"""

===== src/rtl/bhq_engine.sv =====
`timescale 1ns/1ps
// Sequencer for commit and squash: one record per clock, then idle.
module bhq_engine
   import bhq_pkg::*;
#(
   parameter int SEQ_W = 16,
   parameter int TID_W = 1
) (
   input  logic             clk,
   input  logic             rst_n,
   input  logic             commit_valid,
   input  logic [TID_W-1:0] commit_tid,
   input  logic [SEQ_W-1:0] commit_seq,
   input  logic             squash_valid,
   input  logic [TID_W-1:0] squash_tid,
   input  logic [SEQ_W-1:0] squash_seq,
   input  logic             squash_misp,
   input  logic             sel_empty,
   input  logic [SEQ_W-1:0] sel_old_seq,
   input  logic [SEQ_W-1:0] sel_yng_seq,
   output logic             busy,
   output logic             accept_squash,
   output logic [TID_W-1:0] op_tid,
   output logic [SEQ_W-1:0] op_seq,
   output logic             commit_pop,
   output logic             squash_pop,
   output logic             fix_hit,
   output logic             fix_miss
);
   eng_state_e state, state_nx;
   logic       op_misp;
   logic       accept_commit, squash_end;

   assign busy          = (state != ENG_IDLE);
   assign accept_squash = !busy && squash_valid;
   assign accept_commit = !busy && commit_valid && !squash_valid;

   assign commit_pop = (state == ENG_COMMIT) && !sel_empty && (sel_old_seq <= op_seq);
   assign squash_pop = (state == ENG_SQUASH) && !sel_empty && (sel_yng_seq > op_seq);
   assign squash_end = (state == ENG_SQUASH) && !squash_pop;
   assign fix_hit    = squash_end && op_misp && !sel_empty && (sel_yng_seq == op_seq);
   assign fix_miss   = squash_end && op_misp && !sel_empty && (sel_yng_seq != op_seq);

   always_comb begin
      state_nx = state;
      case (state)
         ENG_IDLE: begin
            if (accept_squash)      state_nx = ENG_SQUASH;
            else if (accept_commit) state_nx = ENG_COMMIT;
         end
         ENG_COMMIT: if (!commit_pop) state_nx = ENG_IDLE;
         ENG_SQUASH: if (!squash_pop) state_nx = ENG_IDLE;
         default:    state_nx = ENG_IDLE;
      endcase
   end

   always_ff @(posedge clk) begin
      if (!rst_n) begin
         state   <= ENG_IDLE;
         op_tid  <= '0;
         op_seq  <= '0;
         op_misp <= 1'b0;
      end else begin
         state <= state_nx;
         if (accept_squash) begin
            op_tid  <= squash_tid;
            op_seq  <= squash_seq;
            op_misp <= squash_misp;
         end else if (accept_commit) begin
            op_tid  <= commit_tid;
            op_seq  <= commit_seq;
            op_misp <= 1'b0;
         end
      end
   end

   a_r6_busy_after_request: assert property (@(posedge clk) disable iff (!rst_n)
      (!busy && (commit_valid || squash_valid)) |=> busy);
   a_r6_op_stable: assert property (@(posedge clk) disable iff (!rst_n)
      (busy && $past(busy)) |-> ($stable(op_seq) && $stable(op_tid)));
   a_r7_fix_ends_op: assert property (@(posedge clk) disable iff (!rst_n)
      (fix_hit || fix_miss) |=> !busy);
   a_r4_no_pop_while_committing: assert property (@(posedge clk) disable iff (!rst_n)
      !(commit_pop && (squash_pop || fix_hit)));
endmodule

"""
"""

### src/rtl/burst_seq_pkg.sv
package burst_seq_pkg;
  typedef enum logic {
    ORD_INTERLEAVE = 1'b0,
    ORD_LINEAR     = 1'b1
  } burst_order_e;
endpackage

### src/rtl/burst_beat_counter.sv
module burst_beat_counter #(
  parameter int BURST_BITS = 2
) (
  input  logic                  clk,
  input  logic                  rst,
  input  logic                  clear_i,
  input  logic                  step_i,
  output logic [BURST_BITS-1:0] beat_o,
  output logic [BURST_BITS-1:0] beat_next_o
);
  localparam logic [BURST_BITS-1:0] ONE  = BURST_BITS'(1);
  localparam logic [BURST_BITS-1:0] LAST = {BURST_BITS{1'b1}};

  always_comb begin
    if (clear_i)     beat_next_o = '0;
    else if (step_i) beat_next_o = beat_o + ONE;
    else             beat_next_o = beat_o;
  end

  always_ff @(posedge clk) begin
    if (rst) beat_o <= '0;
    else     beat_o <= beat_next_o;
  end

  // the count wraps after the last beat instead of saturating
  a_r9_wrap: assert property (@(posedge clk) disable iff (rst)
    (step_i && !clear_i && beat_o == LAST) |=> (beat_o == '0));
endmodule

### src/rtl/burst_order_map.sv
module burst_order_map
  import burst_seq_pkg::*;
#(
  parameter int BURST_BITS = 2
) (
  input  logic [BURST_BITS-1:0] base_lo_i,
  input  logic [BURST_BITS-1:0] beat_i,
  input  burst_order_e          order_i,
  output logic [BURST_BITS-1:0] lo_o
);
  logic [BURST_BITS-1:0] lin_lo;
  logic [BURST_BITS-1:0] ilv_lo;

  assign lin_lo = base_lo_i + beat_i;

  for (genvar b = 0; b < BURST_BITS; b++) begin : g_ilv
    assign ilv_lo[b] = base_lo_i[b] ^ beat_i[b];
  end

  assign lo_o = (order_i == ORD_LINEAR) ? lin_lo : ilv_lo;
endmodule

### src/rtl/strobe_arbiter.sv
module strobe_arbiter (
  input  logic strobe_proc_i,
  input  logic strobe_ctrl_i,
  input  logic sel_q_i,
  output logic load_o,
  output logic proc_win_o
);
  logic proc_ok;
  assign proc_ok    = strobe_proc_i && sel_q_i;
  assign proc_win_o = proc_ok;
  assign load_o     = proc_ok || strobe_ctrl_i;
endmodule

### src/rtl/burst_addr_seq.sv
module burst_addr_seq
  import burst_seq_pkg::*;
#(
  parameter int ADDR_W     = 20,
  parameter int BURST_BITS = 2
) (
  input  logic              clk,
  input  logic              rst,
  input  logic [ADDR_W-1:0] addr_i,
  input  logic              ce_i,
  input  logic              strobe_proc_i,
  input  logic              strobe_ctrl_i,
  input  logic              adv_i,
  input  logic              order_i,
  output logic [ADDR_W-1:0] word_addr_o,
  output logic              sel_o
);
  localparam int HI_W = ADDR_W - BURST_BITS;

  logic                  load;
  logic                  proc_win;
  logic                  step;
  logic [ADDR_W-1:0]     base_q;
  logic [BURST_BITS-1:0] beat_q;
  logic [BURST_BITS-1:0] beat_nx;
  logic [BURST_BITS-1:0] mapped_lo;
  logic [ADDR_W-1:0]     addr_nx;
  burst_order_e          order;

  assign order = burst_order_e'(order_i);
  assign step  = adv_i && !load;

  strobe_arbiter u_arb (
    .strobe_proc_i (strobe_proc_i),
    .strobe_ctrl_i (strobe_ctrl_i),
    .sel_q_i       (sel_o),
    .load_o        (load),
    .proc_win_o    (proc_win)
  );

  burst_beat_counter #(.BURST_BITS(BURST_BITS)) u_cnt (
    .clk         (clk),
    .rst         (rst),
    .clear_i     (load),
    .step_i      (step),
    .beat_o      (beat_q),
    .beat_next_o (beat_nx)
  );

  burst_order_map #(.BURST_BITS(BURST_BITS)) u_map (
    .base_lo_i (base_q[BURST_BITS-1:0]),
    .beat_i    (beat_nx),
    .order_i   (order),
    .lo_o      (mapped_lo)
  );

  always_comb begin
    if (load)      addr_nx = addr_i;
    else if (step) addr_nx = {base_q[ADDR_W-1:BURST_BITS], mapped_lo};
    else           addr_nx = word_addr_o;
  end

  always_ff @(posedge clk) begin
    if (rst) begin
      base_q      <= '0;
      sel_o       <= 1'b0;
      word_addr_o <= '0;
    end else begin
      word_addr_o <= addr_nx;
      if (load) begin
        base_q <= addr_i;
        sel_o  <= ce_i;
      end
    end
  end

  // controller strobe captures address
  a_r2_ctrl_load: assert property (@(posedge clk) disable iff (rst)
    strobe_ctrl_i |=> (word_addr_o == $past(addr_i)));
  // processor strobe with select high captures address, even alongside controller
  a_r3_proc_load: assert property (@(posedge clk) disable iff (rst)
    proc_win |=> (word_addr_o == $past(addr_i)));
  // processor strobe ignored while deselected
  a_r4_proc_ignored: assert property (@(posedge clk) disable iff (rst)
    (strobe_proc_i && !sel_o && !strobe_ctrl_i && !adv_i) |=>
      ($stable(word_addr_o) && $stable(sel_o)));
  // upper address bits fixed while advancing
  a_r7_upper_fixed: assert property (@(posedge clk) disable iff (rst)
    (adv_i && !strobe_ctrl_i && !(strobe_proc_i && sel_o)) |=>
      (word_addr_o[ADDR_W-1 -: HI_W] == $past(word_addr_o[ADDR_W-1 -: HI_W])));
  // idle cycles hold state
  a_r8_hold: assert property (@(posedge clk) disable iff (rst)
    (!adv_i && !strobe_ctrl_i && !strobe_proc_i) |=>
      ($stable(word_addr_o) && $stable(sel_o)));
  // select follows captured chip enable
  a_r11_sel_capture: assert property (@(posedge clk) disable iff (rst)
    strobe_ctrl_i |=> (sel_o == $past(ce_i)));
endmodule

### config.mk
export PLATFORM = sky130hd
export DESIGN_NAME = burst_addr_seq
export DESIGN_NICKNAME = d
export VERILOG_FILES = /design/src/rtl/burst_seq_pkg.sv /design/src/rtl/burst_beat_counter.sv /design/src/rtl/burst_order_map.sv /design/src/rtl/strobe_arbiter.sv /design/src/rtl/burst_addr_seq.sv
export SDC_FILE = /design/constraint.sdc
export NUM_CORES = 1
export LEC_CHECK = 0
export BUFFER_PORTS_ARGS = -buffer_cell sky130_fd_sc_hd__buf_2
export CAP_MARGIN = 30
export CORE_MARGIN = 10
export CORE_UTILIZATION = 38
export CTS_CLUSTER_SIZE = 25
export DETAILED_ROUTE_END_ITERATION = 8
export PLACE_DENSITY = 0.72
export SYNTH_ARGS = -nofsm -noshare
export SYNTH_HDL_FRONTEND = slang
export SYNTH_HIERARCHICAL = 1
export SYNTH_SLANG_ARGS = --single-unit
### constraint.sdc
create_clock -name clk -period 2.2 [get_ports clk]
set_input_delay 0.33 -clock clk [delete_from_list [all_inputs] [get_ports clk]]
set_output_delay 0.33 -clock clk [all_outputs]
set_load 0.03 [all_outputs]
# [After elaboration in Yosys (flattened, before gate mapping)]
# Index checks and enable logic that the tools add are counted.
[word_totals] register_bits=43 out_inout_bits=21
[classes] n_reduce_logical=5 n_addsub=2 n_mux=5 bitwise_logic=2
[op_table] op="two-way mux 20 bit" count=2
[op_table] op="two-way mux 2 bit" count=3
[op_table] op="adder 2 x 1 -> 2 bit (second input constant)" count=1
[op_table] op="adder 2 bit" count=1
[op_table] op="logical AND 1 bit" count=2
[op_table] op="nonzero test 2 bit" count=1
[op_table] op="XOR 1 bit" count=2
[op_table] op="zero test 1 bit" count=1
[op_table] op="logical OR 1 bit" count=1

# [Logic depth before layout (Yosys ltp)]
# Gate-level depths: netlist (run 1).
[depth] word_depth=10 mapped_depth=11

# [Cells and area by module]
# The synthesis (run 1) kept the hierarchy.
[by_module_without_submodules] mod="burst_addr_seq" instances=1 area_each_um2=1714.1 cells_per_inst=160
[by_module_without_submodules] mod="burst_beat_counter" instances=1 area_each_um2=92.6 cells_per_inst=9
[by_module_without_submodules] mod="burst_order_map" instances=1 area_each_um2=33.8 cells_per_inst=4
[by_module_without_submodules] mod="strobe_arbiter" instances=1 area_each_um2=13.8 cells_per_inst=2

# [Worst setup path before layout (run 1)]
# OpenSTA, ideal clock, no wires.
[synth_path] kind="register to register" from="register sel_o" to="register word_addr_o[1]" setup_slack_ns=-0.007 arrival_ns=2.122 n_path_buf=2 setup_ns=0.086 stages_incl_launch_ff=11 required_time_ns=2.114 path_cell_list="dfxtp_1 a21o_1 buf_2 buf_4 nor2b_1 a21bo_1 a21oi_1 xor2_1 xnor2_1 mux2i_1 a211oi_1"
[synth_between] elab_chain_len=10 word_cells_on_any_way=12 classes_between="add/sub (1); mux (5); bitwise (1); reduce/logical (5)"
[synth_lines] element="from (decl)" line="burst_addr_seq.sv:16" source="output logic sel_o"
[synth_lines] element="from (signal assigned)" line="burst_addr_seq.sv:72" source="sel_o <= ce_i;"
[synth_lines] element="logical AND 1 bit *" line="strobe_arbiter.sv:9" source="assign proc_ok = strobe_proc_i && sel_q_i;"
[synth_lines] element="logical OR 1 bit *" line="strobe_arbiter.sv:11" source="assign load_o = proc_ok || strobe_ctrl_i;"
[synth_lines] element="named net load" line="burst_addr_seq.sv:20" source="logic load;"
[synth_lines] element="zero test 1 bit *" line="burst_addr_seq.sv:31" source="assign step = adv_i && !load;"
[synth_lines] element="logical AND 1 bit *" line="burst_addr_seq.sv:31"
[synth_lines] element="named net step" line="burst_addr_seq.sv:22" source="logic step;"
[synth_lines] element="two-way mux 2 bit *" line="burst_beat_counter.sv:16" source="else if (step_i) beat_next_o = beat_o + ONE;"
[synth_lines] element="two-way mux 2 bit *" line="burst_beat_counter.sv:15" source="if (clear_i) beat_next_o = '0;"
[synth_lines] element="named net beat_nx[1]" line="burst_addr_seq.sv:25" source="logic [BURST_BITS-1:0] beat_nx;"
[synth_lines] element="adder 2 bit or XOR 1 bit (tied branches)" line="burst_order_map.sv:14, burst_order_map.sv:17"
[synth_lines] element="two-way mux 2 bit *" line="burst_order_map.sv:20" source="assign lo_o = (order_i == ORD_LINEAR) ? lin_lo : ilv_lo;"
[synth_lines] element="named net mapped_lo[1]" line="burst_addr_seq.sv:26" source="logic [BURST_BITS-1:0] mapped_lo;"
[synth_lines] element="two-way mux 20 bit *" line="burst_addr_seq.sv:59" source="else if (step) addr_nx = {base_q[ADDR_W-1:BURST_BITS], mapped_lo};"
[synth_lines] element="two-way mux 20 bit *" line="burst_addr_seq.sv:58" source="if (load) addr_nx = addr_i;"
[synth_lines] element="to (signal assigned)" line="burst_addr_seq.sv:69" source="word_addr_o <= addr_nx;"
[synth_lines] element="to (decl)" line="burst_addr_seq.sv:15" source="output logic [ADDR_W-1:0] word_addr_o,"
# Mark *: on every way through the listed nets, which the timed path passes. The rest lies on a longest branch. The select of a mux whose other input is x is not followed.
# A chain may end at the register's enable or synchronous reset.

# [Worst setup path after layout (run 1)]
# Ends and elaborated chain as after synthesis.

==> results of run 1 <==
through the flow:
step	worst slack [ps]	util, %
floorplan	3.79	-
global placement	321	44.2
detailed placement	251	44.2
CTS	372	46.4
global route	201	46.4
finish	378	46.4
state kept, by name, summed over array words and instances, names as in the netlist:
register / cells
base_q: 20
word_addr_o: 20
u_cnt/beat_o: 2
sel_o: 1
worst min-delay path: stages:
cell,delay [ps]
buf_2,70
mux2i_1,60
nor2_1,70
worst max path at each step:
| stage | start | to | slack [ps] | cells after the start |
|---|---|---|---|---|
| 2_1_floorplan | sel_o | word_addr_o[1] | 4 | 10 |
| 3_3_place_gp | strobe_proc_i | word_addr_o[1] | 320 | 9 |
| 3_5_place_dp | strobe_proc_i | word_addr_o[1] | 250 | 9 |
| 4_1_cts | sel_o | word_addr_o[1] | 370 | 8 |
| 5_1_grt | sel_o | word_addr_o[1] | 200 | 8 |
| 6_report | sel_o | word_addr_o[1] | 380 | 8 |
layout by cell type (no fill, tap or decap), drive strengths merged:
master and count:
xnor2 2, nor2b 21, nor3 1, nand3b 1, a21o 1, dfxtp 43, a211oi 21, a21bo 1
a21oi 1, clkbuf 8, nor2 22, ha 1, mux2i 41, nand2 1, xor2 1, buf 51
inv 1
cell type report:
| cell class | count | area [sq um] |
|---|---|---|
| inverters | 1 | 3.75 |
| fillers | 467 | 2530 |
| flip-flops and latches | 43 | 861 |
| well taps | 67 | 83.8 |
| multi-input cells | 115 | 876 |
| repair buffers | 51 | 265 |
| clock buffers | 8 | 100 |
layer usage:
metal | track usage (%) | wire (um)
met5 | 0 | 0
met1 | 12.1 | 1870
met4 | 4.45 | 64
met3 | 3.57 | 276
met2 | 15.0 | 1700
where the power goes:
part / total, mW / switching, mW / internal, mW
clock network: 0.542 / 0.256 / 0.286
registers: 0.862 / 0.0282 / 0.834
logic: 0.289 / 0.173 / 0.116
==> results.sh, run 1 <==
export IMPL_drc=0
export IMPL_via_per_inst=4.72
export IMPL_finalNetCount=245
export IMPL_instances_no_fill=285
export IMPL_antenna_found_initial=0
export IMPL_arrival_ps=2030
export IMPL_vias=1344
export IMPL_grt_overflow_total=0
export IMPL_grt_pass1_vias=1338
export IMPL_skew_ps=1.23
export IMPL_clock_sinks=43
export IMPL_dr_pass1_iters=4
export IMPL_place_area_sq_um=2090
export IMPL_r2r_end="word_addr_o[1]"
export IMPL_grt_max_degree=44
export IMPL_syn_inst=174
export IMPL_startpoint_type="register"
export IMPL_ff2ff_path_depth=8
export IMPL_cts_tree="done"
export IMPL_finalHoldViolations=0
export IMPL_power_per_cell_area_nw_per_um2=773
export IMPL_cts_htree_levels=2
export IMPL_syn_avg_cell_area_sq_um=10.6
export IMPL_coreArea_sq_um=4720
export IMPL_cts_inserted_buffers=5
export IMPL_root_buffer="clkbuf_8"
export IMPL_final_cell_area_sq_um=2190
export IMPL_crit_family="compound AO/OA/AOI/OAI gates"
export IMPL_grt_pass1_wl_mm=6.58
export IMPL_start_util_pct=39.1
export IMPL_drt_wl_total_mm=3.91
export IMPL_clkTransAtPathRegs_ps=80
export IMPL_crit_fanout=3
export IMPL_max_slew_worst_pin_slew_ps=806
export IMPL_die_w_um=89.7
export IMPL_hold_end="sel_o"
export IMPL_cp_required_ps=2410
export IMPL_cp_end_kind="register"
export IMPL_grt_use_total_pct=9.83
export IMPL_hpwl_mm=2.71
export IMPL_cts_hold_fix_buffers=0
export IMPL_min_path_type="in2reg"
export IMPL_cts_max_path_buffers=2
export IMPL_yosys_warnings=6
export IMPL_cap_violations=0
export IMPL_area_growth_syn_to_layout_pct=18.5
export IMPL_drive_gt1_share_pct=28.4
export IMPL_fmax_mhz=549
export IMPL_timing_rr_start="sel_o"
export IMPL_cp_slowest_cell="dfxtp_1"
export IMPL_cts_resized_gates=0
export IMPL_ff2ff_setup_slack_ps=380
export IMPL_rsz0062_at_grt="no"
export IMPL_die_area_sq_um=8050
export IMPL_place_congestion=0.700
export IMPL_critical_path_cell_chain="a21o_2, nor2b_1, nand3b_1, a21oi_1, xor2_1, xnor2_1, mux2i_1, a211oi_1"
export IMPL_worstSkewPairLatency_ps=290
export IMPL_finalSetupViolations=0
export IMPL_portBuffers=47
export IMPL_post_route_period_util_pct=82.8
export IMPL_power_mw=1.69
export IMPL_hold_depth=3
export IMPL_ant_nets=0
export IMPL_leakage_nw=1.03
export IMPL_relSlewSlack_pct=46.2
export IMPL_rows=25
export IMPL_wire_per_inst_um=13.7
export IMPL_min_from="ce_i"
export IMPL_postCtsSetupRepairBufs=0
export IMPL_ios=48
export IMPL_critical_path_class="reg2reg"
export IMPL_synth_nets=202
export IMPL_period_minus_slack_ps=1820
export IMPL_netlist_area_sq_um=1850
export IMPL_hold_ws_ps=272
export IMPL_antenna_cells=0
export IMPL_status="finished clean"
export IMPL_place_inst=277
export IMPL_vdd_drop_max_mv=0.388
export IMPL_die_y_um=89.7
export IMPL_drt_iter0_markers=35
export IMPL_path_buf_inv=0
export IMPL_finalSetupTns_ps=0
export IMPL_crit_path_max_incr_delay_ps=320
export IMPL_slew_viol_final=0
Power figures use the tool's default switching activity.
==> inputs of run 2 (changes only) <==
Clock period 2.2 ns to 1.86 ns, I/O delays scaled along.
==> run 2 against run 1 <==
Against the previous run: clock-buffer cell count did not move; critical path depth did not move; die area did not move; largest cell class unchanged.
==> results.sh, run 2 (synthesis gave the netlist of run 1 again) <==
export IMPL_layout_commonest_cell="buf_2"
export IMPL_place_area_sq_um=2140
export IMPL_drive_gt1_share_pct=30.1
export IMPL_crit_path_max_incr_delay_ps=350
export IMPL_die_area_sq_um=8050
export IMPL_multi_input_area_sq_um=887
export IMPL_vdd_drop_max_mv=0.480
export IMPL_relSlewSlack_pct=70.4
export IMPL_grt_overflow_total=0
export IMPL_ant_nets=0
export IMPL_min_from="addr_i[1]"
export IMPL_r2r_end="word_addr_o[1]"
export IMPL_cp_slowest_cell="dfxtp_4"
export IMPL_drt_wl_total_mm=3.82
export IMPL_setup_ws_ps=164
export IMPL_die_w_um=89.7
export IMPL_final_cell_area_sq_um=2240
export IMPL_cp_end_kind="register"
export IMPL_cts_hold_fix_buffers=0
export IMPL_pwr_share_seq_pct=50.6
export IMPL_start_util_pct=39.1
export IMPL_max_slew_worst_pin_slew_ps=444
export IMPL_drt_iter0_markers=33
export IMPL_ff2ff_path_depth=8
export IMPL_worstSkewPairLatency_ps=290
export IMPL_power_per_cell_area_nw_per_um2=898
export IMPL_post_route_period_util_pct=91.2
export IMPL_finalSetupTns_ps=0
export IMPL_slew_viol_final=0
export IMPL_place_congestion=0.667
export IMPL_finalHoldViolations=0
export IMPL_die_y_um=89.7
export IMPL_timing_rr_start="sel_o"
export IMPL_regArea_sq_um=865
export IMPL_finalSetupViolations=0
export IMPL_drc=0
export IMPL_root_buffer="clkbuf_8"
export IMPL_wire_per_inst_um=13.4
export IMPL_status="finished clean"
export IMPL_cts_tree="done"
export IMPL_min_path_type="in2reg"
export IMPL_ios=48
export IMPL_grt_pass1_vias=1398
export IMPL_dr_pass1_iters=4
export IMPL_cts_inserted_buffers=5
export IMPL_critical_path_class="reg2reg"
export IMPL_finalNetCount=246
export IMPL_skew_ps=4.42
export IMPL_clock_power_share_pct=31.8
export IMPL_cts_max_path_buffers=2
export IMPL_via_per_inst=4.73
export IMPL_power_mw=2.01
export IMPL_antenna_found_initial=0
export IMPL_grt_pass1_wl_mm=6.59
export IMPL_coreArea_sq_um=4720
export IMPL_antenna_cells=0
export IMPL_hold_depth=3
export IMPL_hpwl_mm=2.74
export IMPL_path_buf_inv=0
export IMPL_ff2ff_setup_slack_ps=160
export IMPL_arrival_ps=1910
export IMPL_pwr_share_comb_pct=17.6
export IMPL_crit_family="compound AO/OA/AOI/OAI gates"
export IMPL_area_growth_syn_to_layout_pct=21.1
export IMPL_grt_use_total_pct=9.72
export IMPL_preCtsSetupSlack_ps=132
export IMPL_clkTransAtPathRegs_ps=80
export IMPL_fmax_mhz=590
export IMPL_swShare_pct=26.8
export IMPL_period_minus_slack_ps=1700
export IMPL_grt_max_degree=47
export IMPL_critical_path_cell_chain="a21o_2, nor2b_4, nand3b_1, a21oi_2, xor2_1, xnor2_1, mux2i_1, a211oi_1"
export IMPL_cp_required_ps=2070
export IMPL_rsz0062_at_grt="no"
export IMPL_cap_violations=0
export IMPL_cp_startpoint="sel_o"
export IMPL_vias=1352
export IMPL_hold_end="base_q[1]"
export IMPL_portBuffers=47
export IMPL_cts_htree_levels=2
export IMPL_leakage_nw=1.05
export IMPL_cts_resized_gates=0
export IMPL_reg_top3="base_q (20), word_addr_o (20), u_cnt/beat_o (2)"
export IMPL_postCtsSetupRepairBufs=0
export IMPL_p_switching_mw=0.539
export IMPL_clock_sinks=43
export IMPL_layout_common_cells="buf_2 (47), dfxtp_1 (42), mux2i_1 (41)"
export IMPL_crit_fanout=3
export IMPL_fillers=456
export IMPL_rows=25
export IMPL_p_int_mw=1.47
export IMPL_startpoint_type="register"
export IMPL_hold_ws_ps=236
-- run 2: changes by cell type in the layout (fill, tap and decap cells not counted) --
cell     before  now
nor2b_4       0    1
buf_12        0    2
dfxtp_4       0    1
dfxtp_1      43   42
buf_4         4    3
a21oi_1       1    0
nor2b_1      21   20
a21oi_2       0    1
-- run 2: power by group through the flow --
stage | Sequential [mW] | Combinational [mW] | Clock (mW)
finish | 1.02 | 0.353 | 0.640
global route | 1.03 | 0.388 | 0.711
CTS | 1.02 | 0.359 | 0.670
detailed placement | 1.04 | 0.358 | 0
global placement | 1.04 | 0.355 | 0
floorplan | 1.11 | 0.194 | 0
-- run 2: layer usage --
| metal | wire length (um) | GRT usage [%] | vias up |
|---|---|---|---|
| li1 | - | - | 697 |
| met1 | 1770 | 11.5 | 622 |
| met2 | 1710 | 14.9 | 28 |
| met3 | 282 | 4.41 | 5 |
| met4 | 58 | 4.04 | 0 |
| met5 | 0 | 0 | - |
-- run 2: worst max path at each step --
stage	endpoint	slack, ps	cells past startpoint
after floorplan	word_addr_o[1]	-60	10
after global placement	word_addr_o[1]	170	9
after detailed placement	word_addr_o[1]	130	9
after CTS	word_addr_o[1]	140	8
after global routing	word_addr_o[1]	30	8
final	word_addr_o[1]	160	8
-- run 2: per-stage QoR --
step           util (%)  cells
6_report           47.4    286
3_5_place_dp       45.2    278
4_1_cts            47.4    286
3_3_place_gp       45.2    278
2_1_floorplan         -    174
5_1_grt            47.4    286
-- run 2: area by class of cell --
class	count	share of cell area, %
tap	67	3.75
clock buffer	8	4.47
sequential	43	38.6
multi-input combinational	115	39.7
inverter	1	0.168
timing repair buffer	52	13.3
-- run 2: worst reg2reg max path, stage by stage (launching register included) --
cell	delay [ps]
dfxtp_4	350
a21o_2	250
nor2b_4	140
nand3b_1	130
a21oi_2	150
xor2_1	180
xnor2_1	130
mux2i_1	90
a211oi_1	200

"""

What is required
Your answer should consist only of the lines above between the line holding "export IMPL_max_slew_worst_pin_slew_ps=444" and the line holding "export IMPL_post_route_period_util_pct=91.2", inclusive, each transcribed exactly.

Answer below
export IMPL_max_slew_worst_pin_slew_ps=444
export IMPL_drt_iter0_markers=33
export IMPL_ff2ff_path_depth=8
export IMPL_worstSkewPairLatency_ps=290
export IMPL_power_per_cell_area_nw_per_um2=898
export IMPL_post_route_period_util_pct=91.2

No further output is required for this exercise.